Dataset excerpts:
━━━
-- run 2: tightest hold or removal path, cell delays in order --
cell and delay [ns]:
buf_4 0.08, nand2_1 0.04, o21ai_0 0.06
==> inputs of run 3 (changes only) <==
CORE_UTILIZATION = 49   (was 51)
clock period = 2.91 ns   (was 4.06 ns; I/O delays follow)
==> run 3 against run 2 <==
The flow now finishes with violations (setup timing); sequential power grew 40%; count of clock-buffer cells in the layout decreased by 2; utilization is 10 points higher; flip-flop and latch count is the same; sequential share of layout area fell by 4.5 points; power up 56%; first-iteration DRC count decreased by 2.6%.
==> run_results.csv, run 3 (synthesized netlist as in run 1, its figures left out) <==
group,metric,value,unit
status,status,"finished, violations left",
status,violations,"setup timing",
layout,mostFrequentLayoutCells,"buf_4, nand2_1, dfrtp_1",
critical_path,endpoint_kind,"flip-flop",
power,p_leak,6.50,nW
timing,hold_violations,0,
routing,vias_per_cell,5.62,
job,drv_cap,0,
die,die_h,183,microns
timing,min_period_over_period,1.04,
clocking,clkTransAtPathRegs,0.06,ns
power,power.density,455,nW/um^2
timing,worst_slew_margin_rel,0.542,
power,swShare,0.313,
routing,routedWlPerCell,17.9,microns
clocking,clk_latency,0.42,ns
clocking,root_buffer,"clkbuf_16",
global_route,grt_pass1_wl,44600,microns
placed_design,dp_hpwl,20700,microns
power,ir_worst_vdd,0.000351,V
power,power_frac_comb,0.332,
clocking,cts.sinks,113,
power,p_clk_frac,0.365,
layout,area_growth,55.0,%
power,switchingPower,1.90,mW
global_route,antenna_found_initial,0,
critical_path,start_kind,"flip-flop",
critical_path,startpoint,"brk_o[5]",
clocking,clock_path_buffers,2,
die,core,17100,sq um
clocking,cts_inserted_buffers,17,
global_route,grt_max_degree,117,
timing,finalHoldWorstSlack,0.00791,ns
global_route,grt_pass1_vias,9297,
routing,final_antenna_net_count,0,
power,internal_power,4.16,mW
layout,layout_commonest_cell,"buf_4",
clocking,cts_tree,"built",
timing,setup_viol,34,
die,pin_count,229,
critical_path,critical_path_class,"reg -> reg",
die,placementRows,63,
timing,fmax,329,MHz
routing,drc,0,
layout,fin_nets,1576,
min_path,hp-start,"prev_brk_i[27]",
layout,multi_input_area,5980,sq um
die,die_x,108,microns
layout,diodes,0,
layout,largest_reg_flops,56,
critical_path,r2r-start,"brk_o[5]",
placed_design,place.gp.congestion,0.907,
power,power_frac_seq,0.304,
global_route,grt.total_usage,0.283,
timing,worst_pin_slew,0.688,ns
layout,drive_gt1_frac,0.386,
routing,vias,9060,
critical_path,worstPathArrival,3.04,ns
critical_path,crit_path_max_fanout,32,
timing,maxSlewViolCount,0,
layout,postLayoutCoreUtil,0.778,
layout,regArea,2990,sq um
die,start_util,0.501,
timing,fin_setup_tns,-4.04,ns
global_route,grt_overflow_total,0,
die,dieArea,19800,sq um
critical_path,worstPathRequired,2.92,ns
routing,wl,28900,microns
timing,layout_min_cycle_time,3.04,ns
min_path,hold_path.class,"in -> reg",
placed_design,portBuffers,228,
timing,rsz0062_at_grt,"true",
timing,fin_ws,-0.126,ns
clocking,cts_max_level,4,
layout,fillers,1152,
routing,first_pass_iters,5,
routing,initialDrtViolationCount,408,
**config.mk**
```make
export PLATFORM = sky130hd
export DESIGN_NAME = wsvm_voice_step
export DESIGN_NICKNAME = d
export VERILOG_FILES = /design/src/sv/wsvm_pkg.sv /design/src/sv/wsvm_voice_step.sv
export SDC_FILE = /design/constraint.sdc
export NUM_CORES = 1
export LEC_CHECK = 0
export ABC_CLOCK_PERIOD_IN_PS = 6400
export CAP_MARGIN = 20
export CORE_ASPECT_RATIO = 1.4
export CORE_MARGIN = 2
export CORE_UTILIZATION = 70
export DETAILED_ROUTE_END_ITERATION = 10
export DONT_BUFFER_PORTS = 1
export PLACE_DENSITY = 0.92
export SYNTH_ARGS = -nofsm -noshare
export SYNTH_HDL_FRONTEND = slang
export SYNTH_SLANG_ARGS = --single-unit
```
**constraint.sdc**
```tcl
create_clock -name vclk -period 6.4
set_input_delay 0.32 -clock vclk [all_inputs]
set_output_delay 0.32 -clock vclk [all_outputs]
set_load 0.01 [all_outputs]
```
**src/sv/wsvm_pkg.sv**
```systemverilog
package wsvm_pkg;

  // Fixed field widths of the item and register interface.
  localparam int PHASE_BITS      = 32;
  localparam int LEVEL_BITS      = 16;
  localparam int STEP_BITS       = 16;
  localparam int TABLE_BITS      = 12;
  localparam int TABLE_ADDR_BITS = 10;
  localparam int SAMPLE_BITS     = 12;
  localparam int CFG_DATA_BITS   = 16;
  localparam int CFG_IDX_BITS    = 2;

  // Fixed-point shifts of the mixing path.
  localparam int AMP_SHIFT = 6;
  localparam int MIX_SHIFT = 11;
  localparam int OUT_SHIFT = 2;
  localparam int AMP_BITS  = LEVEL_BITS - AMP_SHIFT;
  localparam int TERM_BITS = AMP_BITS + 1 + TABLE_BITS - MIX_SHIFT + 1;

  // Request codes.
  localparam logic [1:0] REQ_TICK     = 2'd0;
  localparam logic [1:0] REQ_NOTE_ON  = 2'd1;
  localparam logic [1:0] REQ_NOTE_OFF = 2'd2;
  localparam logic [1:0] REQ_TBL_WR   = 2'd3;

  // Configuration register indexes.
  localparam logic [CFG_IDX_BITS-1:0] CFG_ATTACK   = 2'd0;
  localparam logic [CFG_IDX_BITS-1:0] CFG_RELEASE  = 2'd1;
  localparam logic [CFG_IDX_BITS-1:0] CFG_WAVE_SEL = 2'd2;

  // Register reset values.
  localparam logic [STEP_BITS-1:0] ATTACK_RESET   = 16'd20;
  localparam logic [STEP_BITS-1:0] RELEASE_RESET  = 16'd5;
  localparam logic [2:0]           WAVE_SEL_RESET = 3'd4;

  typedef enum logic [1:0] {
    ENV_IDLE,
    ENV_ATTACK,
    ENV_SUSTAIN,
    ENV_RELEASE
  } env_stage_e;

  // Control of the shared multiply-accumulate unit.
  typedef struct packed {
    logic clear;
    logic acc;
  } mac_ctl_t;

endpackage

```
**src/sv/wsvm_voice_step.sv**
```systemverilog
module wsvm_voice_step import wsvm_pkg::*; (
  input  env_stage_e              stage_i,
  input  logic [LEVEL_BITS-1:0]   level_i,
  input  logic [LEVEL_BITS-1:0]   peak_i,
  input  logic                    key_rel_i,
  input  logic [PHASE_BITS-1:0]   phase_i,
  input  logic [PHASE_BITS-1:0]   inc_i,
  input  logic [STEP_BITS-1:0]    attack_step_i,
  input  logic [STEP_BITS-1:0]    release_step_i,
  output env_stage_e              stage_o,
  output logic [LEVEL_BITS-1:0]   level_o,
  output logic [LEVEL_BITS-1:0]   amp_o,
  output logic [PHASE_BITS-1:0]   phase_o
);

  logic [LEVEL_BITS:0] rise;

  assign rise    = {1'b0, level_i} + {1'b0, attack_step_i};
  assign phase_o = phase_i + inc_i;

  // One envelope step; the amplitude used for mixing is the level before the step.
  always_comb begin
    stage_o = stage_i;
    level_o = level_i;
    amp_o   = level_i;
    case (stage_i)
      ENV_ATTACK: begin
        if (rise >= {1'b0, peak_i}) begin
          level_o = peak_i;
          stage_o = ENV_SUSTAIN;
        end else begin
          level_o = rise[LEVEL_BITS-1:0];
        end
      end
      ENV_SUSTAIN: begin
        amp_o = peak_i;
        if (key_rel_i) begin
          level_o = peak_i;
          stage_o = ENV_RELEASE;
        end
      end
      ENV_RELEASE: begin
        if (level_i <= release_step_i) begin
          level_o = '0;
          stage_o = ENV_IDLE;
        end else begin
          level_o = level_i - release_step_i;
        end
      end
      default: begin
        amp_o = '0;
      end
    endcase
  end

endmodule

```
===== config.mk =====
export PLATFORM = sky130hd
export DESIGN_NAME = wsvm_mac
export DESIGN_NICKNAME = d
export VERILOG_FILES = /design/src/sv/wsvm_pkg.sv /design/src/sv/wsvm_mac.sv
export SDC_FILE = /design/constraint.sdc
export NUM_CORES = 1
export LEC_CHECK = 0
export BUFFER_PORTS_ARGS = -buffer_cell sky130_fd_sc_hd__buf_2
export CORE_MARGIN = 8
export CORE_UTILIZATION = 50
export DETAILED_ROUTE_END_ITERATION = 8
export PLACE_DENSITY_LB_ADDON = 0.25
export SLEW_MARGIN = 0
export SYNTH_ARGS = -nofsm -noshare
export SYNTH_HDL_FRONTEND = slang
export SYNTH_SLANG_ARGS = --single-unit

===== constraint.sdc =====
create_clock -name clk_i -period 3.35 [get_ports clk_i]
set_input_delay 0.1675 -clock clk_i [delete_from_list [all_inputs] [get_ports clk_i]]
set_output_delay 0.1675 -clock clk_i [all_outputs]
set_load 0.05 [all_outputs]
━━━
**ACTIVITY**
Your answer should be a single number, namely how many lines of the data above hold "clocking".

**EXPECTED ANSWER**
8